The problem :: Where does the word "longest" show up in the records? Copy every line that has it.

----- Data

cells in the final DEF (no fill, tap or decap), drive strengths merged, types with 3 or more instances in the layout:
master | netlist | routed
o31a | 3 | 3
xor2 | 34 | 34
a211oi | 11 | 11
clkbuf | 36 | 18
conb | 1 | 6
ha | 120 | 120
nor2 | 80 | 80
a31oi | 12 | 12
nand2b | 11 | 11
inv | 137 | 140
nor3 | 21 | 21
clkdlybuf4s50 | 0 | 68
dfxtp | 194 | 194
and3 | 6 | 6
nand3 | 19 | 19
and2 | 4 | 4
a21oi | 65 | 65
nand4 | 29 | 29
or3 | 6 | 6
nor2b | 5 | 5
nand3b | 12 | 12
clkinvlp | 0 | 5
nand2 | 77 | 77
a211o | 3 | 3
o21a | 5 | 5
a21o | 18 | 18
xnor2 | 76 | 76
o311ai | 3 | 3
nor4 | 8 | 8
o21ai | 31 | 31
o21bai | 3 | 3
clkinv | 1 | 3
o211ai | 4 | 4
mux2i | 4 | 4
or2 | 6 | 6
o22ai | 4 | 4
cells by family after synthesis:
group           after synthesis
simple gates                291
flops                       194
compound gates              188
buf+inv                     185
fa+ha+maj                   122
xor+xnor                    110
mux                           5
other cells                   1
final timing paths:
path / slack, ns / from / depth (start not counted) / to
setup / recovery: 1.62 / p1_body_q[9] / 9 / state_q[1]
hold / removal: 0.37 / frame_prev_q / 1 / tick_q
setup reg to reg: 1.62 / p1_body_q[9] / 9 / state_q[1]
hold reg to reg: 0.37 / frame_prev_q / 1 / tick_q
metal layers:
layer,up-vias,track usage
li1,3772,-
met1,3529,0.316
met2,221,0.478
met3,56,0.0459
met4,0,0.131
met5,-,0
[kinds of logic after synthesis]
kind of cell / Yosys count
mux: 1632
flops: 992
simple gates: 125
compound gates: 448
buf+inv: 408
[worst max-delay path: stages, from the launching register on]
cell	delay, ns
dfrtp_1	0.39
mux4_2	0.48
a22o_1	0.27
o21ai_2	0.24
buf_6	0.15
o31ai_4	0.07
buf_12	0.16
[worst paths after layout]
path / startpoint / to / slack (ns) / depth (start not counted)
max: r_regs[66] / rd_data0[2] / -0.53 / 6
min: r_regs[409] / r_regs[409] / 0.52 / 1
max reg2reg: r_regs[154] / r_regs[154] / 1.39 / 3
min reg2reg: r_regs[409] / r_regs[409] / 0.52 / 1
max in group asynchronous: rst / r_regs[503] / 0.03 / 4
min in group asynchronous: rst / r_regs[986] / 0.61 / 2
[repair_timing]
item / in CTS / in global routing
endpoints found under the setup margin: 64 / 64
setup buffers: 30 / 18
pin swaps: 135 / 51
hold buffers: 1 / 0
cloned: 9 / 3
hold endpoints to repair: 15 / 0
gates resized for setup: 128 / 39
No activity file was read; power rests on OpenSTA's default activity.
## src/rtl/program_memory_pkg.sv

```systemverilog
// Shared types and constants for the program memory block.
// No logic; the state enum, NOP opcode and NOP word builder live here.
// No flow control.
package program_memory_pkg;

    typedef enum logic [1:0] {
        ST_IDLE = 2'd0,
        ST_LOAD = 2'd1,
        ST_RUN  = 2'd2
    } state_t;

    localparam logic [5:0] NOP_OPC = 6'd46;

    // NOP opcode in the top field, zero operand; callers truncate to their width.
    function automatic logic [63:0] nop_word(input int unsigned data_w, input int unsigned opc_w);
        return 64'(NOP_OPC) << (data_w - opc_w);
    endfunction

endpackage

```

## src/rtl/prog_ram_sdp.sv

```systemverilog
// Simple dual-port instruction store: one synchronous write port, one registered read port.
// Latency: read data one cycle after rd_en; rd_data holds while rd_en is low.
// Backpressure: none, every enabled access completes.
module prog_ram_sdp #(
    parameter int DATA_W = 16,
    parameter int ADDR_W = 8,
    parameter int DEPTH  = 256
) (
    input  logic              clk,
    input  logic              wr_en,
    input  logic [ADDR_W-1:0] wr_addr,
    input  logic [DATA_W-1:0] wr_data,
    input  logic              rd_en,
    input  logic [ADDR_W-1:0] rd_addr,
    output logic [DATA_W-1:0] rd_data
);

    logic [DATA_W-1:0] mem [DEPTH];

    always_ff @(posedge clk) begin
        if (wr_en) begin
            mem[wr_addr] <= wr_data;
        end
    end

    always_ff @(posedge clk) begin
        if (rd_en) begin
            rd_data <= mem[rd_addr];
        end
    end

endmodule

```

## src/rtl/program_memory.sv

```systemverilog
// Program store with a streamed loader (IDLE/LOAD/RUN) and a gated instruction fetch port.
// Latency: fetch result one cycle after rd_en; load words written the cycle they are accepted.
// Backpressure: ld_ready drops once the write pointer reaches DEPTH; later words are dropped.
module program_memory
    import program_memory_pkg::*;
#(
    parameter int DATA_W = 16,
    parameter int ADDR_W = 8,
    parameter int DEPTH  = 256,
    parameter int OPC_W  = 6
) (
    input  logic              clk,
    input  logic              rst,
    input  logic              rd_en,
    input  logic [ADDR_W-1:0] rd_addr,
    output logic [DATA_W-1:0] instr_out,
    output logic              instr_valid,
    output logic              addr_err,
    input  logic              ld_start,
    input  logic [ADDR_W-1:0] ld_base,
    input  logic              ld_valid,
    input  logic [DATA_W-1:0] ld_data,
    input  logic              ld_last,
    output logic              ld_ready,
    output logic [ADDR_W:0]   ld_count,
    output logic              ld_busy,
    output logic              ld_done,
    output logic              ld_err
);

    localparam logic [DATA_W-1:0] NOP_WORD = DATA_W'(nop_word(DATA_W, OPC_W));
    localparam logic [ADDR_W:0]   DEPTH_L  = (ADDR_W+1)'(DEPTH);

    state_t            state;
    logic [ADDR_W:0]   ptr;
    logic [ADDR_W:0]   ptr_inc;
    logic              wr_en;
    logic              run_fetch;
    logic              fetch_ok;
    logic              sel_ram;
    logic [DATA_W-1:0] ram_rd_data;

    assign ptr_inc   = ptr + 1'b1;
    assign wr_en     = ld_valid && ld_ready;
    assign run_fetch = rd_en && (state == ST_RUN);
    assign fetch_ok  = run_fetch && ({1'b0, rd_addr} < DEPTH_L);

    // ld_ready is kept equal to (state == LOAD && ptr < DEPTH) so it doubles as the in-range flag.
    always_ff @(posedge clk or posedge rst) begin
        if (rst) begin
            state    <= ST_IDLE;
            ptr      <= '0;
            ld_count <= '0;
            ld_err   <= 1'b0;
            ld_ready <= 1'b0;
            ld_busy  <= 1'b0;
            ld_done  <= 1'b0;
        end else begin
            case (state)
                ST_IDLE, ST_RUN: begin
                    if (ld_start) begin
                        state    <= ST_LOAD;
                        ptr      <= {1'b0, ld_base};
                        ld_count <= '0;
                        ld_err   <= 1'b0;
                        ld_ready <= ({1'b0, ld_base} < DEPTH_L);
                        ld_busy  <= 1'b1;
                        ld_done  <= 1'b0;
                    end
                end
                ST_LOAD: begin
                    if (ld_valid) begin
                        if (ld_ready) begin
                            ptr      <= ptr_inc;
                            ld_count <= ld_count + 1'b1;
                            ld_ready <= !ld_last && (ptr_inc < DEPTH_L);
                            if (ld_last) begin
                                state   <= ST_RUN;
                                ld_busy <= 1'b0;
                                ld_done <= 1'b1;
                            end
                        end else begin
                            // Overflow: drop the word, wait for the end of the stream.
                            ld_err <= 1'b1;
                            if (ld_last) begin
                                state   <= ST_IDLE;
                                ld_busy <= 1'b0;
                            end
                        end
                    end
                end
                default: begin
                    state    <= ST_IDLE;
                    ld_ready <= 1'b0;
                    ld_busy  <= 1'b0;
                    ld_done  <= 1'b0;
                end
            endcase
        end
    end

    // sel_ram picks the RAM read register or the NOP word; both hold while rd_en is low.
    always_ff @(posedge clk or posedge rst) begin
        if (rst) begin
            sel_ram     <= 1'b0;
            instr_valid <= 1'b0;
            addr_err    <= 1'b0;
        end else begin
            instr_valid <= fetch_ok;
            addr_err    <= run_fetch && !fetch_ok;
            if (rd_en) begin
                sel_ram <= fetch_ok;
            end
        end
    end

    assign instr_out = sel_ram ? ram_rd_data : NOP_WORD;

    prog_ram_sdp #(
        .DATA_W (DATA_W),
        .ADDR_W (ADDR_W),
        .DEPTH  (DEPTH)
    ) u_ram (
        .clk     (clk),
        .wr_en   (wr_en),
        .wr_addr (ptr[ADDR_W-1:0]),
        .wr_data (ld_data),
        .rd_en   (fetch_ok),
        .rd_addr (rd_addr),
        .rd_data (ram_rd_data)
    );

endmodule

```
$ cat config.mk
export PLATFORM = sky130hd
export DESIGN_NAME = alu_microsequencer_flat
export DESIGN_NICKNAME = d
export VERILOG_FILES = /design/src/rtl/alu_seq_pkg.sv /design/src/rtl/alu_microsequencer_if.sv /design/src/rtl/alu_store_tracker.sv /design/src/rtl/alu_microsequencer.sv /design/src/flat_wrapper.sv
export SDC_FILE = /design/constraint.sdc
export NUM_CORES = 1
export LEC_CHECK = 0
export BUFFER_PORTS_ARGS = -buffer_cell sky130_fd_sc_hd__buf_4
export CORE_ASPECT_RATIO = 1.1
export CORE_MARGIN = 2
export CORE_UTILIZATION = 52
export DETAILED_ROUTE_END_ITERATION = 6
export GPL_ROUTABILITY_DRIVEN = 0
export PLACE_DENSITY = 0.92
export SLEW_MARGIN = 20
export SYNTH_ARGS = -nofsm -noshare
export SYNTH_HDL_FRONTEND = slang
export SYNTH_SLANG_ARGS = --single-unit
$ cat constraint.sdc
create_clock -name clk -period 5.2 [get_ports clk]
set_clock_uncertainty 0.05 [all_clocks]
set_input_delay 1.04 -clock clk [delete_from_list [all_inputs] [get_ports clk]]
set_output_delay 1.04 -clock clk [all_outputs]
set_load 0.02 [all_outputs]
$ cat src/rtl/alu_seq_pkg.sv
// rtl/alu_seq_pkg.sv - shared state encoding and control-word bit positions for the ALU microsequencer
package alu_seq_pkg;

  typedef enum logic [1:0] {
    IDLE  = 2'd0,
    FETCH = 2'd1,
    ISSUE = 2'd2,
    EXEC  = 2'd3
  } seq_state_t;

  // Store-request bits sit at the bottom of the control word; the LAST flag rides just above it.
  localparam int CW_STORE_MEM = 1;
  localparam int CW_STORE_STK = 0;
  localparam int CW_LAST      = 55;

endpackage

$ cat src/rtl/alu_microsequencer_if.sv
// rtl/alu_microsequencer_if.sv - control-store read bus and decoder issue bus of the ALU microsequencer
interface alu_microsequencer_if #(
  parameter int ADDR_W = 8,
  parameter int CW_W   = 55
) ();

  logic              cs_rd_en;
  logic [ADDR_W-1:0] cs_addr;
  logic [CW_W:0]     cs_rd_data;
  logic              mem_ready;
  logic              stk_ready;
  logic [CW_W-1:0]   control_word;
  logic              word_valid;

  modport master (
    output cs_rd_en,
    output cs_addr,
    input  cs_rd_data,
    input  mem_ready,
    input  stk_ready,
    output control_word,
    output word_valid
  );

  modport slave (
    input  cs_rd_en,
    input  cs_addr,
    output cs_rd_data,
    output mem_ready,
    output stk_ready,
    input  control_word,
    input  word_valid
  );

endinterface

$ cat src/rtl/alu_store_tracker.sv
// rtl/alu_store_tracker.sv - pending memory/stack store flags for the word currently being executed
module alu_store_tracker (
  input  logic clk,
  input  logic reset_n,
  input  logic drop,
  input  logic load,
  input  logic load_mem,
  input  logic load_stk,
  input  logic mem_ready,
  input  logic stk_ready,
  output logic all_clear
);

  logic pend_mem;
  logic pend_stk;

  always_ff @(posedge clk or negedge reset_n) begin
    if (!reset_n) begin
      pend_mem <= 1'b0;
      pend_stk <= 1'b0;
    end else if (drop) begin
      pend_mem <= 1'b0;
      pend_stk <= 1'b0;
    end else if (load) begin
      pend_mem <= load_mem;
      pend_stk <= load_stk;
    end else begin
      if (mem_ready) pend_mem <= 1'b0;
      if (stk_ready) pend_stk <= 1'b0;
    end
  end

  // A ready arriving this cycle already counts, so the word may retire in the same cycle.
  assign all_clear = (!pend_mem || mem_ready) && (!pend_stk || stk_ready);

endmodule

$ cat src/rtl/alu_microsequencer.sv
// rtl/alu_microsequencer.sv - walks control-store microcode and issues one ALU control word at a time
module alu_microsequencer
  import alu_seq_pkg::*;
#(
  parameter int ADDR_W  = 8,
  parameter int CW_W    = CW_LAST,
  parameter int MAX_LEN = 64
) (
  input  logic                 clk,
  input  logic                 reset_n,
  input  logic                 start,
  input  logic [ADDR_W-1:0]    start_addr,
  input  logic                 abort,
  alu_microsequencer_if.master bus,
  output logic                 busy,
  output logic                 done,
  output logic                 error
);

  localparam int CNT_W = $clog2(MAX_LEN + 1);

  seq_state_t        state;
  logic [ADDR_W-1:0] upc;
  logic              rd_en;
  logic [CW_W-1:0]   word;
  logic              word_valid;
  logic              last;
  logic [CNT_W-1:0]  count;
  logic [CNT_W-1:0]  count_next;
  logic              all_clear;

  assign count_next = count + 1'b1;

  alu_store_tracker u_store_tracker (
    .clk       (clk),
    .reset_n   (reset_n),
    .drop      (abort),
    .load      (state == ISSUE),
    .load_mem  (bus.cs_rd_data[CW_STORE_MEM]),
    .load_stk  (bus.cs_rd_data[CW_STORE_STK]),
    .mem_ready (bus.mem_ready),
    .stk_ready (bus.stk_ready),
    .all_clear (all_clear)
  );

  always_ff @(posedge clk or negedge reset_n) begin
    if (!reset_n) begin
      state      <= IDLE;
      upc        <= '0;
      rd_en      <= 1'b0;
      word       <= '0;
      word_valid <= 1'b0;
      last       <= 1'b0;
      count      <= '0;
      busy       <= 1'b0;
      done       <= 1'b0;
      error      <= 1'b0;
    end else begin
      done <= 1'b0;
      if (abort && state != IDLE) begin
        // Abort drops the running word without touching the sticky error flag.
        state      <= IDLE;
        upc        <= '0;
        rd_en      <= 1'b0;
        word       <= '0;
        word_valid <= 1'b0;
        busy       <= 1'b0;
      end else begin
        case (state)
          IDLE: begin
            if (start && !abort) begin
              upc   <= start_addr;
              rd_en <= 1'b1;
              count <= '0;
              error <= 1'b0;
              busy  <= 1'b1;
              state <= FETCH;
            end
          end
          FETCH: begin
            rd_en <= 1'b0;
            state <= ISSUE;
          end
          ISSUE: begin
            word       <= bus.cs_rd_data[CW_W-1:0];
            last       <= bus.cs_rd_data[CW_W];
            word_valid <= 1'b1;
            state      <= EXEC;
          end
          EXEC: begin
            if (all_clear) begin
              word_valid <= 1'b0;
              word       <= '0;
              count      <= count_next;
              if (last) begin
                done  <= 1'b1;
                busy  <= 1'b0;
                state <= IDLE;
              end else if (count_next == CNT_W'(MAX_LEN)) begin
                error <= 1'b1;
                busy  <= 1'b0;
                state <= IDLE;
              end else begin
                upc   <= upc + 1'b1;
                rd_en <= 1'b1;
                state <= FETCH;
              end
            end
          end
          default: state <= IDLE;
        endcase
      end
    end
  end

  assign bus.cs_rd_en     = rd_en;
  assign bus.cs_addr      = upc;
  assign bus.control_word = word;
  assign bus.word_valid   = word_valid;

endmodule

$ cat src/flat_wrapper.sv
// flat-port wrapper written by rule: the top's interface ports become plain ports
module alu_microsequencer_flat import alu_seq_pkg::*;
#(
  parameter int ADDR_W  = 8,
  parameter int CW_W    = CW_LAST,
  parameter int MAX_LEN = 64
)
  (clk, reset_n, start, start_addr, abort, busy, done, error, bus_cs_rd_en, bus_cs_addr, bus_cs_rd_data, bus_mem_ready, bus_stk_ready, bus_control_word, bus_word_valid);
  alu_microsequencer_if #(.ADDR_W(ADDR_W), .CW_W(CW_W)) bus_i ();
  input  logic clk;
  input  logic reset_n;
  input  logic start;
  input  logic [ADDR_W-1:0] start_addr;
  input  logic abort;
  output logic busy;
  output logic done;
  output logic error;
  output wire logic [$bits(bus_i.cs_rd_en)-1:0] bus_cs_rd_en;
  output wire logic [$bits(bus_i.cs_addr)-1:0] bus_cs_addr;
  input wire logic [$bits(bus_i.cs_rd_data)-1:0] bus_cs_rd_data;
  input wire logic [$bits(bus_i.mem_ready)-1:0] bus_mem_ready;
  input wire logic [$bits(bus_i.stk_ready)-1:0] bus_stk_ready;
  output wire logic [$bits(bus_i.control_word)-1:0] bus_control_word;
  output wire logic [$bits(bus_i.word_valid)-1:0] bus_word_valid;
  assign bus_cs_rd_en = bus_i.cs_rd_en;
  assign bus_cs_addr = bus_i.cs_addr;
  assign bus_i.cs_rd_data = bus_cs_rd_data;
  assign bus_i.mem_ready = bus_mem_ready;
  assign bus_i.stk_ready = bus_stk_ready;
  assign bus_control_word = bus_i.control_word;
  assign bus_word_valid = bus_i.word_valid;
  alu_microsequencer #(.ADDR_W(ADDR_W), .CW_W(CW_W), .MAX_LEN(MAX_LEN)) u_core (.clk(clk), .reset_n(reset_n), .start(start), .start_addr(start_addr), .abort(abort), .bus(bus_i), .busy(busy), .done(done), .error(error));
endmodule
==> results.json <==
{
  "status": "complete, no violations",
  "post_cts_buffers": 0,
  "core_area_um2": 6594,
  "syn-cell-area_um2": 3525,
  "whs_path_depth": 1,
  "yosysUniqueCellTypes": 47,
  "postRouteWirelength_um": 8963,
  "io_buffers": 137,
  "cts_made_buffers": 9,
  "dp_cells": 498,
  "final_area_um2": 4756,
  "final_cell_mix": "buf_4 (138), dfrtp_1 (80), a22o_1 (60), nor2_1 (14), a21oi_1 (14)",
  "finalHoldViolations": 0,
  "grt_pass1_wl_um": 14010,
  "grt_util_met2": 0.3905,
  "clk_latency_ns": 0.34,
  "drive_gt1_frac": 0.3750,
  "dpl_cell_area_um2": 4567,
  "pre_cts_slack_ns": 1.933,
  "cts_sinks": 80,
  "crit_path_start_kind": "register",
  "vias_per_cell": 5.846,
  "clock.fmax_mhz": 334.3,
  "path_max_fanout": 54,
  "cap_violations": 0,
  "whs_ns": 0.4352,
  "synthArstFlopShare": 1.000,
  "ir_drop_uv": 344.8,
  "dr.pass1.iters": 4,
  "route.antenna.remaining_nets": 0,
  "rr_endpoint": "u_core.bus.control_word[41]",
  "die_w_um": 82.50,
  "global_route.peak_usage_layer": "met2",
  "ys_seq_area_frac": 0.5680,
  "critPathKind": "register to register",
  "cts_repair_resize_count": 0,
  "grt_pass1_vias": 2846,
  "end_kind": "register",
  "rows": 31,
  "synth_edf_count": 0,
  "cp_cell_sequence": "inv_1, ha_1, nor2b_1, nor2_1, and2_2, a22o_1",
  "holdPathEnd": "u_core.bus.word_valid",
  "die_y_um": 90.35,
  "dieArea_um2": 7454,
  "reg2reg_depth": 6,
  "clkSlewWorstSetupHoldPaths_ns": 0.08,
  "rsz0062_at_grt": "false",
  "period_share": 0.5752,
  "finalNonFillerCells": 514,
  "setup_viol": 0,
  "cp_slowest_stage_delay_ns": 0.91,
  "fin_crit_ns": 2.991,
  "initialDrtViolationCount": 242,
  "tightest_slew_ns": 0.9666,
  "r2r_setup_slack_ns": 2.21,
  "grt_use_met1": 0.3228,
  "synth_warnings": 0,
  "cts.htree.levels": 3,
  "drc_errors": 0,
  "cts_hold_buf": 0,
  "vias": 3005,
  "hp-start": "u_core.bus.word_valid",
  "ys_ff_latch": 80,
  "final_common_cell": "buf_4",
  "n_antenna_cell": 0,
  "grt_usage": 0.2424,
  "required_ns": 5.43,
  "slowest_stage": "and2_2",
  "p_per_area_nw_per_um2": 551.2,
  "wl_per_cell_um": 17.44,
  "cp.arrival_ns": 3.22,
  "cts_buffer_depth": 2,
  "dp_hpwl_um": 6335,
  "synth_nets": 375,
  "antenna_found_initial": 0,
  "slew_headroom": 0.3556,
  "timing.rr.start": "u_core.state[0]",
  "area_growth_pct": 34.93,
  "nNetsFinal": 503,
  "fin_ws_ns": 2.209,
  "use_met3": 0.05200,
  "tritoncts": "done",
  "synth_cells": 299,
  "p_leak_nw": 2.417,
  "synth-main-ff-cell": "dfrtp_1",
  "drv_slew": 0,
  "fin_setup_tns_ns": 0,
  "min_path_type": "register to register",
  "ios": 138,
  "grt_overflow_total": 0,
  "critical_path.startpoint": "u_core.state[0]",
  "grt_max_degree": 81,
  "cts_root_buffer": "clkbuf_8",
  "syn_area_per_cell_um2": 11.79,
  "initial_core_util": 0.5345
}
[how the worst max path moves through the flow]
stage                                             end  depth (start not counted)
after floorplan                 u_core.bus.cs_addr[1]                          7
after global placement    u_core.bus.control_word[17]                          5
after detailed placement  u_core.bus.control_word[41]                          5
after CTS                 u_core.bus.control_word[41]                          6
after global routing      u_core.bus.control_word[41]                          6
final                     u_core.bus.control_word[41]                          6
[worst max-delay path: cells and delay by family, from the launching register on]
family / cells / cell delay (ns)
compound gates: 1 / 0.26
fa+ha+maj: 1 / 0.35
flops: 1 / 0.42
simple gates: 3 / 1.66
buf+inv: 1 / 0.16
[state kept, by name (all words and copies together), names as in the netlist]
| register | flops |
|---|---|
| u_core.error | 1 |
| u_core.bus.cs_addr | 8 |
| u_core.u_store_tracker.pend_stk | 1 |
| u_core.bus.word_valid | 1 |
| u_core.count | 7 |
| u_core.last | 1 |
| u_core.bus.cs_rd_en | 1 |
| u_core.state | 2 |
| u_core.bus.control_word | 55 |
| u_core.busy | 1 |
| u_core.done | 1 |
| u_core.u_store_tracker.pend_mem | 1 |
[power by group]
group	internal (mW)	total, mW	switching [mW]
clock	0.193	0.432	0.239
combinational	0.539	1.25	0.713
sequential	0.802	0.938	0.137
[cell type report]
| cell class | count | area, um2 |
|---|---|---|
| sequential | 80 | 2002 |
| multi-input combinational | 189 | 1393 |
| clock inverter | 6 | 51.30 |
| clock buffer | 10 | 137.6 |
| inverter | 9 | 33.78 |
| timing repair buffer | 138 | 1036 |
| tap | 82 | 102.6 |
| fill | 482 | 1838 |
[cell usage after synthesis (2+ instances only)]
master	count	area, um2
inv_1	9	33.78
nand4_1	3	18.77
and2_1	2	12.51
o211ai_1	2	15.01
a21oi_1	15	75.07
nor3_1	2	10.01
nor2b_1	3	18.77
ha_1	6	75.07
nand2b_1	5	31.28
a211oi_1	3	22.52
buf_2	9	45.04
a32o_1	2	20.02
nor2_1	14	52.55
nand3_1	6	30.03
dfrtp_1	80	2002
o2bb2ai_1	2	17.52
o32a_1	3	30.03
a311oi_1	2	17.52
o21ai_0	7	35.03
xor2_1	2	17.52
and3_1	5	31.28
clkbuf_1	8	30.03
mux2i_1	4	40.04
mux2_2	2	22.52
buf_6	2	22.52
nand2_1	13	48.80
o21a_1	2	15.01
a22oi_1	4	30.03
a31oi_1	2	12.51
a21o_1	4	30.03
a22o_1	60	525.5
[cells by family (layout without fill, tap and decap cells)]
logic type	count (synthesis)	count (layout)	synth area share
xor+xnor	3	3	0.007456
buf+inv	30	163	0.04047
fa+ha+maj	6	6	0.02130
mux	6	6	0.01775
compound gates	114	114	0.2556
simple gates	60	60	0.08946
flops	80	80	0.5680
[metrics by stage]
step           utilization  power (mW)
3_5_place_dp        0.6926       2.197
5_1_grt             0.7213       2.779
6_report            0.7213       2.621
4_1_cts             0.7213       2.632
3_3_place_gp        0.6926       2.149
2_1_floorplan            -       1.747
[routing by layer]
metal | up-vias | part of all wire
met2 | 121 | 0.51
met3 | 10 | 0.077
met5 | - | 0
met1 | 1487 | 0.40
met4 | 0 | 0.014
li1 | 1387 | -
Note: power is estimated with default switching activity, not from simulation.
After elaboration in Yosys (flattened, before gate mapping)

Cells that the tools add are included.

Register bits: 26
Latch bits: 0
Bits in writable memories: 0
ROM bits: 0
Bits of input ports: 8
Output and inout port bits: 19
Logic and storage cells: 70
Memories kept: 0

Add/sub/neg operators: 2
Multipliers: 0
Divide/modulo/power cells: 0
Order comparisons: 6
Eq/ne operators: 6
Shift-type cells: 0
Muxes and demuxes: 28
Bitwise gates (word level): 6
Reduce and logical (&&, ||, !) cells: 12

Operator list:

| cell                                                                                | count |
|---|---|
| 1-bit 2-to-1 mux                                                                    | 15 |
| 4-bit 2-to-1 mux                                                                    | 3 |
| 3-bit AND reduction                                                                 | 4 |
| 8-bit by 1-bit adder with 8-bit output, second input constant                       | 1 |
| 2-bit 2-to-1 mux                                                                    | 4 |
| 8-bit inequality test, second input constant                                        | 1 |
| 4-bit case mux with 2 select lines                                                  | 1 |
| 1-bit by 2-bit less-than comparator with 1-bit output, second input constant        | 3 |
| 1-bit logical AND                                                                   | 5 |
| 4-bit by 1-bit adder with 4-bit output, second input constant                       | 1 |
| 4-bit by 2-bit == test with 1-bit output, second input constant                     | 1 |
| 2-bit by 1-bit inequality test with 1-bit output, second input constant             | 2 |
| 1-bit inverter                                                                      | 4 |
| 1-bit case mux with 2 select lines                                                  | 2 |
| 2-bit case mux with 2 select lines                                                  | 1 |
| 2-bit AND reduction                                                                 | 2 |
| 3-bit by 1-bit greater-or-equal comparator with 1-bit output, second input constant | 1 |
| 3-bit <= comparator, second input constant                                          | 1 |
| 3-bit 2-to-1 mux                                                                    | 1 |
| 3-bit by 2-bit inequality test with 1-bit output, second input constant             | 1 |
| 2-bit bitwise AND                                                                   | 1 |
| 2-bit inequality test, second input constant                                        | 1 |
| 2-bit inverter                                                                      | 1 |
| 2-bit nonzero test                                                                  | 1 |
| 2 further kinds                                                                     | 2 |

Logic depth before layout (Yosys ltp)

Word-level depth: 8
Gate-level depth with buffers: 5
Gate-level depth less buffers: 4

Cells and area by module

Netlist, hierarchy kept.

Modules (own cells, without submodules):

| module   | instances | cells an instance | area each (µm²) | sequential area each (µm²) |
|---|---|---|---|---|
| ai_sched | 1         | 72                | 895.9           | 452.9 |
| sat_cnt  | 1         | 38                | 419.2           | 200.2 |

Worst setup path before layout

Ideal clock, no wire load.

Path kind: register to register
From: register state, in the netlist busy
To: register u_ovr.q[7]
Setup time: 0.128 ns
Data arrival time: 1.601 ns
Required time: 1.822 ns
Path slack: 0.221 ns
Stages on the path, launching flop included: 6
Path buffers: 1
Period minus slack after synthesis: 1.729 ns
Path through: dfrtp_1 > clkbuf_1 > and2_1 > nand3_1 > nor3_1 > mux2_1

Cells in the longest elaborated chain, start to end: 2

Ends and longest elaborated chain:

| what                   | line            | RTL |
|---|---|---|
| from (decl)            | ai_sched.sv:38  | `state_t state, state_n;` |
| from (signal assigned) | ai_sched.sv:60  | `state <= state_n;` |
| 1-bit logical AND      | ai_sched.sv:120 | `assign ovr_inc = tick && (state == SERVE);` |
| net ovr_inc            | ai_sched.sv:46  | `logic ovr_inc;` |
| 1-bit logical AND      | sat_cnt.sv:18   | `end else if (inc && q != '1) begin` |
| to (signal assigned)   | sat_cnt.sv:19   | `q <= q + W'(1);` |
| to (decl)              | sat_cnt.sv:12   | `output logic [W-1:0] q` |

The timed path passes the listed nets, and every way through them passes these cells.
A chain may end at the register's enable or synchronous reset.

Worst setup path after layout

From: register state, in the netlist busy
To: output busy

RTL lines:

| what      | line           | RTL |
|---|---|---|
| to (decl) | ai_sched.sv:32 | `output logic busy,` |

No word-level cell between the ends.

----------

Task result ::
Cells in the longest elaborated chain, start to end: 2
Ends and longest elaborated chain:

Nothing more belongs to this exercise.